A Shining City on a Hill: Ronald Reagan's Economic Rhetoric, 1951-1989

Front Cover
Bloomsbury Academic, Sep 23, 1991 - Biography & Autobiography - 246 pages

This rhetorical criticism of spoken discourse examines Ronald Reagan's polished attempts to persuade the public on economic matters. Amos Kiewe and Davis Houck examine the substance, style, and developmental pattern of Reagan's rhetoric on economic matters and discuss how that rhetoric informed the president's views on other issues. This book demonstrates how rhetorical forces can play a significant role in shaping and selling economic policy.

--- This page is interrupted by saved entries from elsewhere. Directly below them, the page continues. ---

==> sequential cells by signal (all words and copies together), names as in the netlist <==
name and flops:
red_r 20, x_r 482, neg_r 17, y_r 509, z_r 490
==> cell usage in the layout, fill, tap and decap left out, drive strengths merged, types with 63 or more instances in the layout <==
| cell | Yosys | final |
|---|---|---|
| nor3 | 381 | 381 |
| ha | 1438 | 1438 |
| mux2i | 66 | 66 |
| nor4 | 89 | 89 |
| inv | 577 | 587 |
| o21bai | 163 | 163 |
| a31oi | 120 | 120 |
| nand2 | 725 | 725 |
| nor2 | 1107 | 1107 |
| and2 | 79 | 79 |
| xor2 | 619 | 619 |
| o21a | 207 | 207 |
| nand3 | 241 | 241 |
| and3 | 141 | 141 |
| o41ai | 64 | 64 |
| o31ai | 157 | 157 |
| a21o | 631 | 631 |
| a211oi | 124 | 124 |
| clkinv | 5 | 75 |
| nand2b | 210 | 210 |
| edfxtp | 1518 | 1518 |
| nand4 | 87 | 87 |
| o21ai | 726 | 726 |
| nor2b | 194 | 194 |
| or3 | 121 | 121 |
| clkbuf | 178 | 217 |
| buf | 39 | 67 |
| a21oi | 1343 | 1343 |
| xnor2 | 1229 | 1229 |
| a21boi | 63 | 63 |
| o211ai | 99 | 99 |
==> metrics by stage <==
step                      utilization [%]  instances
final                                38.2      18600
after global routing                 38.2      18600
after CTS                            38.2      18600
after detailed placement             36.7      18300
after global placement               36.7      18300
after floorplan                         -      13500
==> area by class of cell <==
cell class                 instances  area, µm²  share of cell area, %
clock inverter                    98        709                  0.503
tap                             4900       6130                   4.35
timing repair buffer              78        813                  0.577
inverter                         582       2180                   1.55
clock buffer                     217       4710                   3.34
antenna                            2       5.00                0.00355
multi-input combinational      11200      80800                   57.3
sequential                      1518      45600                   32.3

Kiewe and Houck employ a variety of theoretical perspectives for their longitudinal study of Ronald Reagan's economic discourse, beginning with the former actor/President's Hollywood years. Their analysis of close to a hundred speeches provides a chronological account of the character and development of Reagan's economic rhetoric (as opposed to a critique of its effectiveness). Synthesizing the strategies, self-contradictions, shifts, influences, and patterns in Reagan's economic discourse, Kiewe and Houck conclude that Reagan's economic discourse heavily influenced his views and rhetoric on foreign policy, national defense, the environment, and other issues--Reagan saw the world through economic lenses. This study is valuable to political scientists, economists, and scholars of rhetoric.

About the author (1991)

AMOS KIEWE is Assistant Professor of Speech and Communication at Syracuse University. His articles have been published in the Journal of American Culture, Communications Studies, and Legal Studies Forum. DAVIS W. HOUCK is presently taking graduate courses at the Department of Rhetoric and Communication at the University of California at Davis, where he also teaches communications courses. His work has been published in Communications Studies.